___ EXERCISE DATA

### config.mk
export PLATFORM = sky130hd
export DESIGN_NAME = uifc_core
export DESIGN_NICKNAME = d
export VERILOG_FILES = /design/src/pkg/uifc_pkg.sv /design/src/rtl/uifc_core.sv /design/src/rtl/uifc_fifo.sv /design/src/rtl/uifc_mem.sv
export SDC_FILE = /design/constraint.sdc
export NUM_CORES = 1
export LEC_CHECK = 0
export BUFFER_PORTS_ARGS = -buffer_cell sky130_fd_sc_hd__buf_4
export CELL_PAD_IN_SITES_DETAIL_PLACEMENT = 0
export CELL_PAD_IN_SITES_GLOBAL_PLACEMENT = 1
export CORE_MARGIN = 2
export CORE_UTILIZATION = 45
export DETAILED_ROUTE_END_ITERATION = 10
export PLACE_DENSITY = 0.7
export SYNTH_ARGS = -nofsm -noshare
export SYNTH_HDL_FRONTEND = slang
export SYNTH_SLANG_ARGS = --single-unit
### constraint.sdc
create_clock -name clk_sys -period 7.4 [get_ports clk_sys]
set_clock_uncertainty 0.05 [all_clocks]
set_input_delay 0.74 -clock clk_sys [delete_from_list [all_inputs] [get_ports clk_sys]]
set_output_delay 0.74 -clock clk_sys [all_outputs]
set_load 0.01 [all_outputs]
### src/pkg/uifc_pkg.sv
/*
  uifc_pkg: offsets, field positions, reset values, codes and counts for the
  interrupt identification and fifo control block.
  assumes: single clock domain, synchronous active-high reset.
*/
package uifc_pkg;
  // ---------------------------------------------------------------
  // register offsets (register index on the host register port)
  // ---------------------------------------------------------------
  localparam logic [3:0] OFS_HOLDING = 4'h0;
  localparam logic [3:0] OFS_INTERRUPT_ENABLE = 4'h1;
  localparam logic [3:0] OFS_INTERRUPT_IDENT = 4'h2;
  localparam logic [3:0] OFS_FIFO_CONTROL = 4'h2;
  localparam logic [3:0] OFS_ENHANCED_FEATURE = 4'h2;
  localparam logic [3:0] OFS_LINE_CONTROL = 4'h3;
  localparam logic [3:0] OFS_DIVISOR_LOW = 4'h0;
  localparam logic [3:0] OFS_DIVISOR_HIGH = 4'h1;
  localparam logic [7:0] LCR_ENHANCED_KEY = 8'hbf;
  localparam int LCR_DLAB_BIT = 7;
  // ---------------------------------------------------------------
  // field positions
  // ---------------------------------------------------------------
  localparam int FC_ENABLE_BIT = 0;
  localparam int FC_RX_RESET_BIT = 1;
  localparam int FC_TX_RESET_BIT = 2;
  localparam int FC_TX_TRIG_LSB = 4;
  localparam int FC_RX_TRIG_LSB = 6;
  localparam int EF_ENHANCED_BIT = 4;
  localparam int IE_RX_DATA = 0;
  localparam int IE_TX_READY = 1;
  localparam int IE_LINE_STATUS = 2;
  localparam int IE_MODEM = 3;
  localparam int IE_SLEEP = 4;
  localparam int IE_XOFF = 5;
  localparam int IE_RTS = 6;
  localparam int IE_CTS = 7;
  // ---------------------------------------------------------------
  // reset values
  // ---------------------------------------------------------------
  localparam logic [7:0] RST_INTERRUPT_IDENT = 8'h01;
  localparam logic [7:0] RST_FIFO_CONTROL = 8'h00;
  localparam logic [7:0] RST_INTERRUPT_ENABLE = 8'h00;
  localparam logic [7:0] RST_ENHANCED_FEATURE = 8'h00;
  localparam logic [7:0] RST_LINE_CONTROL = 8'h00;
  localparam logic [7:0] RST_DIVISOR_LOW = 8'h01;
  localparam logic [7:0] RST_DIVISOR_HIGH = 8'h00;
  // ---------------------------------------------------------------
  // interrupt identification codes, bits [5:0]
  // ---------------------------------------------------------------
  localparam logic [5:0] ID_LINE_STATUS = 6'h06;
  localparam logic [5:0] ID_RX_TIMEOUT = 6'h0c;
  localparam logic [5:0] ID_RX_DATA = 6'h04;
  localparam logic [5:0] ID_TX_READY = 6'h02;
  localparam logic [5:0] ID_MODEM = 6'h00;
  localparam logic [5:0] ID_PIN_CHANGE = 6'h30;
  localparam logic [5:0] ID_XOFF_SPECIAL = 6'h10;
  localparam logic [5:0] ID_FLOW_INACTIVE = 6'h20;
  localparam logic [5:0] ID_NONE = 6'h01;
  // ---------------------------------------------------------------
  // trigger thresholds and depths
  // ---------------------------------------------------------------
  localparam logic [6:0] RX_TRIG_0 = 7'h08;
  localparam logic [6:0] RX_TRIG_1 = 7'h10;
  localparam logic [6:0] RX_TRIG_2 = 7'h38;
  localparam logic [6:0] RX_TRIG_3 = 7'h3c;
  localparam logic [6:0] TX_TRIG_0 = 7'h08;
  localparam logic [6:0] TX_TRIG_1 = 7'h10;
  localparam logic [6:0] TX_TRIG_2 = 7'h20;
  localparam logic [6:0] TX_TRIG_3 = 7'h38;
  localparam logic [6:0] SINGLE_TRIG = 7'h01;
  localparam int FIFO_DEPTH_FULL = 64;
  localparam int STAGE_DEPTH = 16;
endpackage

### src/rtl/uifc_core.sv
/*
  uifc_core: interrupt identification and fifo control of one uart channel:
  prioritised interrupt encoding, trigger levels, fifo clears, fifo and
  single-character modes, divisor high byte.
  assumes: read/write strobes on clk_sys;
  serialiser, receiver and flow control sit outside
  and send pulses or levels.
*/
`timescale 1ns/1ps
import uifc_pkg::*;
// Contract
// RQ1 - bit 0 low while enabled interrupt pending
// RQ2 - encode priorities 1 to 4 with codes
// RQ3 - input pin change is priority 5
// RQ4 - xoff or special character is priority 6
// RQ5 - cts/rts going inactive is priority 7
// RQ6 - rx trigger 8, 16, 56, 60
// RQ7 - tx trigger 8, 16, 32, 56 spaces
// RQ8 - bit 2 clears tx fifo, self-clears
// RQ9 - bit 1 clears rx fifo, self-clears
// RQ10 - fifo off: one character, bits locked
// RQ11 - fifo on: 64 characters each way
// RQ12 - tx trigger writable only when enhanced
// RQ13 - upper enable bits writable only when enhanced
// RQ14 - enhanced bit gates upper bits and sleep
// RQ15 - tx ready on empty or space above trigger
// RQ16 - ident bits 7:6 mirror fifo enable
// RQ17 - divisor high cleared by power-on only
// RQ18 - reset: ident 0x01, fifo control 0x00
module uifc_core #(
  parameter int WIDTH = 8,
  parameter int DEPTH = FIFO_DEPTH_FULL,
  parameter int AW = 6
) (
  input wire logic clk_sys,
  input wire logic reset,
  input wire logic soft_reset,
  input wire logic reg_wr,
  input wire logic reg_rd,
  input wire logic [3:0] reg_addr,
  input wire logic [7:0] reg_wdata,
  output logic [7:0] reg_rdata,
  output logic reg_rvalid,
  input wire logic rx_valid,
  output logic rx_ready,
  input wire logic [WIDTH-1:0] rx_data,
  output logic tx_valid,
  input wire logic tx_ready,
  output logic [WIDTH-1:0] tx_data,
  input wire logic line_status_error,
  input wire logic rx_timeout,
  input wire logic modem_event,
  input wire logic pin_change_event,
  input wire logic xoff_special_event,
  input wire logic flow_inactive_event,
  output logic irq_n,
  output logic sleep_allowed,
  output logic [7:0] divisor_low,
  output logic [7:0] divisor_high
);
  // ---------------------------------------------------------------
  // registers
  // ---------------------------------------------------------------
  logic [7:0] fifo_control;
  logic [7:0] interrupt_enable;
  logic [7:0] enhanced_feature;
  logic [7:0] line_control;
  logic [7:0] interrupt_ident;
  logic [7:0] next_ident;
  logic tx_flush;
  logic rx_flush;
  logic modem_pend;
  logic pin_pend;
  logic xoff_pend;
  logic flow_pend;
  logic tx_ready_pend;
  logic tx_above_prev;

  logic fifo_on;
  logic enh;
  logic normal_bank;
  logic enh_bank;
  logic wr_ident;
  logic wr_ier;
  logic wr_efr;
  logic wr_lcr;
  logic wr_dll;
  logic wr_dlm;
  logic wr_hold;
  logic rd_hold;
  logic rd_ident;
  logic [AW:0] limit;
  logic [AW:0] rx_level;
  logic [AW:0] tx_level;
  logic [AW:0] tx_space;
  logic [6:0] rx_trig;
  logic [6:0] tx_trig;
  logic rx_above;
  logic tx_above;
  logic hold_in_ready;
  logic host_out_valid;
  logic [WIDTH-1:0] host_out_data;

  // ---------------------------------------------------------------
  // decode
  // ---------------------------------------------------------------
  function automatic logic [6:0] rx_thresh(input logic [1:0] code);
    unique case (code)
      2'b00: rx_thresh = RX_TRIG_0;
      2'b01: rx_thresh = RX_TRIG_1;
      2'b10: rx_thresh = RX_TRIG_2;
      2'b11: rx_thresh = RX_TRIG_3;
    endcase
  endfunction

  function automatic logic [6:0] tx_thresh(input logic [1:0] code);
    unique case (code)
      2'b00: tx_thresh = TX_TRIG_0;
      2'b01: tx_thresh = TX_TRIG_1;
      2'b10: tx_thresh = TX_TRIG_2;
      2'b11: tx_thresh = TX_TRIG_3;
    endcase
  endfunction

  assign fifo_on = fifo_control[FC_ENABLE_BIT];
  assign enh = enhanced_feature[EF_ENHANCED_BIT];
  assign enh_bank = (line_control == LCR_ENHANCED_KEY);
  assign normal_bank = !line_control[LCR_DLAB_BIT];
  assign wr_ident = reg_wr && normal_bank && (reg_addr == OFS_FIFO_CONTROL);
  assign wr_ier = reg_wr && normal_bank && (reg_addr == OFS_INTERRUPT_ENABLE);
  assign wr_hold = reg_wr && normal_bank && (reg_addr == OFS_HOLDING);
  assign rd_hold = reg_rd && normal_bank && (reg_addr == OFS_HOLDING);
  assign rd_ident = reg_rd && normal_bank && (reg_addr == OFS_INTERRUPT_IDENT);
  assign wr_efr = reg_wr && enh_bank && (reg_addr == OFS_ENHANCED_FEATURE);
  assign wr_lcr = reg_wr && (reg_addr == OFS_LINE_CONTROL);
  assign wr_dll = reg_wr && !normal_bank && !enh_bank && (reg_addr == OFS_DIVISOR_LOW);
  assign wr_dlm = reg_wr && !normal_bank && !enh_bank && (reg_addr == OFS_DIVISOR_HIGH);

  // single-character mode: each side holds one, trigger of one
  assign limit = fifo_on ? (AW+1)'(DEPTH) : (AW+1)'(1); // [RQ10] [RQ11]
  assign rx_trig = fifo_on ? rx_thresh(fifo_control[FC_RX_TRIG_LSB +: 2]) : SINGLE_TRIG; // [RQ6] [RQ10]
  assign tx_trig = fifo_on ? tx_thresh(fifo_control[FC_TX_TRIG_LSB +: 2]) : SINGLE_TRIG; // [RQ7] [RQ10]
  assign tx_space = limit - tx_level;
  assign rx_above = (7'(rx_level) >= rx_trig);
  // non-fifo: holding empty is one free space
  assign tx_above = fifo_on ? (7'(tx_space) > tx_trig) : (tx_level == '0); // [RQ15]

  // ---------------------------------------------------------------
  // fifos: rx from the receiver to the host, tx from the host outward
  // ---------------------------------------------------------------
  uifc_fifo #(.WIDTH(WIDTH), .DEPTH(DEPTH), .AW(AW)) u_rx_fifo (
    .clk_sys(clk_sys),
    .reset(reset || soft_reset),
    .flush(rx_flush), // [RQ9]
    .limit(limit),
    .in_valid(rx_valid),
    .in_ready(rx_ready),
    .in_data(rx_data),
    .out_valid(host_out_valid),
    .out_ready(rd_hold),
    .out_data(host_out_data),
    .level(rx_level)
  );

  uifc_fifo #(.WIDTH(WIDTH), .DEPTH(DEPTH), .AW(AW)) u_tx_fifo (
    .clk_sys(clk_sys),
    .reset(reset || soft_reset),
    .flush(tx_flush), // [RQ8]
    .limit(limit),
    .in_valid(wr_hold),
    .in_ready(hold_in_ready),
    .in_data(reg_wdata),
    .out_valid(tx_valid),
    .out_ready(tx_ready),
    .out_data(tx_data),
    .level(tx_level)
  );

  // ---------------------------------------------------------------
  // fifo control register
  // ---------------------------------------------------------------
  always_ff @(posedge clk_sys)
  begin
    if (reset || soft_reset)
    begin
      fifo_control <= RST_FIFO_CONTROL; // [RQ18]
    end
    else if (wr_ident)
    begin
      fifo_control[FC_ENABLE_BIT] <= reg_wdata[FC_ENABLE_BIT];
      // other bits locked unless enabling
      if (reg_wdata[FC_ENABLE_BIT])
      begin
        fifo_control[FC_RX_TRIG_LSB +: 2] <= reg_wdata[FC_RX_TRIG_LSB +: 2]; // [RQ10]
        if (enh)
        begin
          fifo_control[FC_TX_TRIG_LSB +: 2] <= reg_wdata[FC_TX_TRIG_LSB +: 2]; // [RQ12] [RQ14]
        end
      end
    end
  end

  // clear pulses; bits 2:1 never stored
  always_ff @(posedge clk_sys)
  begin
    if (reset || soft_reset)
    begin
      tx_flush <= 1'b0;
      rx_flush <= 1'b0;
    end
    else
    begin
      tx_flush <= wr_ident && reg_wdata[FC_ENABLE_BIT] && reg_wdata[FC_TX_RESET_BIT]; // [RQ8] [RQ10]
      rx_flush <= wr_ident && reg_wdata[FC_ENABLE_BIT] && reg_wdata[FC_RX_RESET_BIT]; // [RQ9] [RQ10]
    end
  end

  // ---------------------------------------------------------------
  // enable, enhanced feature and line control registers
  // ---------------------------------------------------------------
  always_ff @(posedge clk_sys)
  begin
    if (reset || soft_reset)
    begin
      interrupt_enable <= RST_INTERRUPT_ENABLE;
      enhanced_feature <= RST_ENHANCED_FEATURE;
      line_control <= RST_LINE_CONTROL;
    end
    else
    begin
      if (wr_ier)
      begin
        interrupt_enable[3:0] <= reg_wdata[3:0];
        if (enh)
        begin
          interrupt_enable[7:4] <= reg_wdata[7:4]; // [RQ13] [RQ14]
        end
      end
      if (wr_efr)
      begin
        enhanced_feature <= reg_wdata;
      end
      if (wr_lcr)
      begin
        line_control <= reg_wdata;
      end
    end
  end

  // divisor survives software reset
  always_ff @(posedge clk_sys)
  begin
    if (reset)
    begin
      divisor_low <= RST_DIVISOR_LOW;
      divisor_high <= RST_DIVISOR_HIGH; // [RQ17]
    end
    else
    begin
      if (wr_dll)
      begin
        divisor_low <= reg_wdata;
      end
      if (wr_dlm)
      begin
        divisor_high <= reg_wdata; // [RQ17]
      end
    end
  end

  // ---------------------------------------------------------------
  // sticky sources; set wins over the read that clears them
  // ---------------------------------------------------------------
  always_ff @(posedge clk_sys)
  begin
    if (reset || soft_reset)
    begin
      modem_pend <= 1'b0;
      pin_pend <= 1'b0;
      xoff_pend <= 1'b0;
      flow_pend <= 1'b0;
      tx_ready_pend <= 1'b0;
      tx_above_prev <= 1'b1;
    end
    else
    begin
      tx_above_prev <= tx_above;
      modem_pend <= modem_event || (modem_pend && !(rd_ident && next_ident[5:0] == ID_MODEM));
      pin_pend <= pin_change_event || (pin_pend && !(rd_ident && next_ident[5:0] == ID_PIN_CHANGE));
      xoff_pend <= xoff_special_event || (xoff_pend && !(rd_ident && next_ident[5:0] == ID_XOFF_SPECIAL));
      flow_pend <= flow_inactive_event || (flow_pend && !(rd_ident && next_ident[5:0] == ID_FLOW_INACTIVE));
      // set on rising crossing; read or write clears
      tx_ready_pend <= (tx_above && !tx_above_prev) ||
        (tx_ready_pend && tx_above && !wr_hold && !(rd_ident && next_ident[5:0] == ID_TX_READY)); // [RQ15]
    end
  end

  // ---------------------------------------------------------------
  // priority encoder
  // ---------------------------------------------------------------
  always_comb
  begin
    next_ident = {fifo_on, fifo_on, ID_NONE}; // [RQ16]
    if (flow_pend && (interrupt_enable[IE_CTS] || interrupt_enable[IE_RTS]))
    begin
      next_ident[5:0] = ID_FLOW_INACTIVE; // [RQ5]
    end
    if (xoff_pend && interrupt_enable[IE_XOFF])
    begin
      next_ident[5:0] = ID_XOFF_SPECIAL; // [RQ4]
    end
    if (pin_pend)
    begin
      next_ident[5:0] = ID_PIN_CHANGE; // [RQ3]
    end
    if (modem_pend && interrupt_enable[IE_MODEM])
    begin
      next_ident[5:0] = ID_MODEM; // [RQ2]
    end
    if (tx_ready_pend && interrupt_enable[IE_TX_READY])
    begin
      next_ident[5:0] = ID_TX_READY; // [RQ2]
    end
    if (rx_above && interrupt_enable[IE_RX_DATA])
    begin
      next_ident[5:0] = ID_RX_DATA; // [RQ2]
    end
    if (rx_timeout && rx_level != '0 && interrupt_enable[IE_RX_DATA])
    begin
      next_ident[5:0] = ID_RX_TIMEOUT; // [RQ2]
    end
    if (line_status_error && interrupt_enable[IE_LINE_STATUS])
    begin
      next_ident[5:0] = ID_LINE_STATUS; // [RQ2] [RQ1]
    end
  end

  always_ff @(posedge clk_sys)
  begin
    if (reset || soft_reset)
    begin
      interrupt_ident <= RST_INTERRUPT_IDENT; // [RQ18]
      irq_n <= 1'b1;
      sleep_allowed <= 1'b0;
    end
    else
    begin
      interrupt_ident <= next_ident;
      irq_n <= next_ident[0]; // [RQ1]
      sleep_allowed <= enh && interrupt_enable[IE_SLEEP] && next_ident[0] &&
        rx_level == '0 && tx_level == '0; // [RQ14]
    end
  end

  // ---------------------------------------------------------------
  // read port
  // ---------------------------------------------------------------
  always_ff @(posedge clk_sys)
  begin
    if (reset)
    begin
      reg_rdata <= 8'h00;
      reg_rvalid <= 1'b0;
    end
    else
    begin
      reg_rvalid <= reg_rd;
      if (!reg_rd)
      begin
        reg_rdata <= 8'h00;
      end
      else if (enh_bank && reg_addr == OFS_ENHANCED_FEATURE)
      begin
        reg_rdata <= enhanced_feature;
      end
      else if (reg_addr == OFS_LINE_CONTROL)
      begin
        reg_rdata <= line_control;
      end
      else if (!normal_bank && reg_addr == OFS_DIVISOR_LOW)
      begin
        reg_rdata <= divisor_low;
      end
      else if (!normal_bank && reg_addr == OFS_DIVISOR_HIGH)
      begin
        reg_rdata <= divisor_high;
      end
      else if (reg_addr == OFS_INTERRUPT_IDENT)
      begin
        reg_rdata <= interrupt_ident; // [RQ16]
      end
      else if (reg_addr == OFS_INTERRUPT_ENABLE)
      begin
        reg_rdata <= interrupt_enable;
      end
      else if (reg_addr == OFS_HOLDING)
      begin
        // empty fifo reads 0
        reg_rdata <= host_out_valid ? host_out_data : 8'h00;
      end
      else
      begin
        reg_rdata <= 8'h00;
      end
    end
  end
endmodule // uifc_core

### src/rtl/uifc_fifo.sv
/*
  uifc_fifo: first-in first-out buffer, valid/ready on both sides, with a
  synchronous flush and a limit input that shrinks the usable depth.
  assumes: one clock; limit is between 1 and DEPTH.
*/
`timescale 1ns/1ps
module uifc_fifo #(
  parameter int WIDTH = 8,
  parameter int DEPTH = 64,
  parameter int AW = 6
) (
  input wire logic clk_sys,
  input wire logic reset,
  input wire logic flush,
  input wire logic [AW:0] limit,
  input wire logic in_valid,
  output logic in_ready,
  input wire logic [WIDTH-1:0] in_data,
  output logic out_valid,
  input wire logic out_ready,
  output logic [WIDTH-1:0] out_data,
  output logic [AW:0] level
);
  logic [AW-1:0] wr_ptr;
  logic [AW-1:0] rd_ptr;
  logic [AW-1:0] next_rd_ptr;
  logic do_wr;
  logic do_rd;
  logic shown;

  // limit caps level for single-character mode
  assign in_ready = (level < limit);
  assign do_wr = in_valid && in_ready;
  assign do_rd = out_valid && out_ready;
  assign out_valid = shown;
  assign next_rd_ptr = do_rd ? rd_ptr + 1'b1 : rd_ptr;

  uifc_mem #(.WIDTH(WIDTH), .DEPTH(DEPTH), .AW(AW)) u_mem (
    .clk_sys(clk_sys),
    .wr_en(do_wr),
    .wr_addr(wr_ptr),
    .wr_data(in_data),
    .rd_addr(next_rd_ptr),
    .rd_data(out_data)
  );

  always_ff @(posedge clk_sys)
  begin
    if (reset || flush)
    begin
      wr_ptr <= '0;
      rd_ptr <= '0;
      level <= '0;
    end
    else
    begin
      if (do_wr)
      begin
        wr_ptr <= wr_ptr + 1'b1;
      end
      rd_ptr <= next_rd_ptr;
      level <= level + (AW+1)'(do_wr) - (AW+1)'(do_rd);
    end
  end

  // registered read adds a cycle before data show
  always_ff @(posedge clk_sys)
  begin
    if (reset || flush)
    begin
      shown <= 1'b0;
    end
    else
    begin
      shown <= (level - (AW+1)'(do_rd)) != '0;
    end
  end
endmodule // uifc_fifo

### src/rtl/uifc_mem.sv
/*
  uifc_mem: small synchronous memory, registered read data.
  assumes: one clock.
*/
`timescale 1ns/1ps
module uifc_mem #(
  parameter int WIDTH = 8,
  parameter int DEPTH = 64,
  parameter int AW = 6
) (
  input wire logic clk_sys,
  input wire logic wr_en,
  input wire logic [AW-1:0] wr_addr,
  input wire logic [WIDTH-1:0] wr_data,
  input wire logic [AW-1:0] rd_addr,
  output logic [WIDTH-1:0] rd_data
);
  logic [WIDTH-1:0] store [DEPTH];

  always_ff @(posedge clk_sys)
  begin
    if (wr_en)
    begin
      store[wr_addr] <= wr_data;
    end
  end

  always_ff @(posedge clk_sys)
  begin
    rd_data <= store[rd_addr];
  end
endmodule // uifc_mem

______

WORK ITEM: Over all the entries, say how many lines hold the string "levels". The reply is the number alone.

OUTPUT OF THE TASK: 2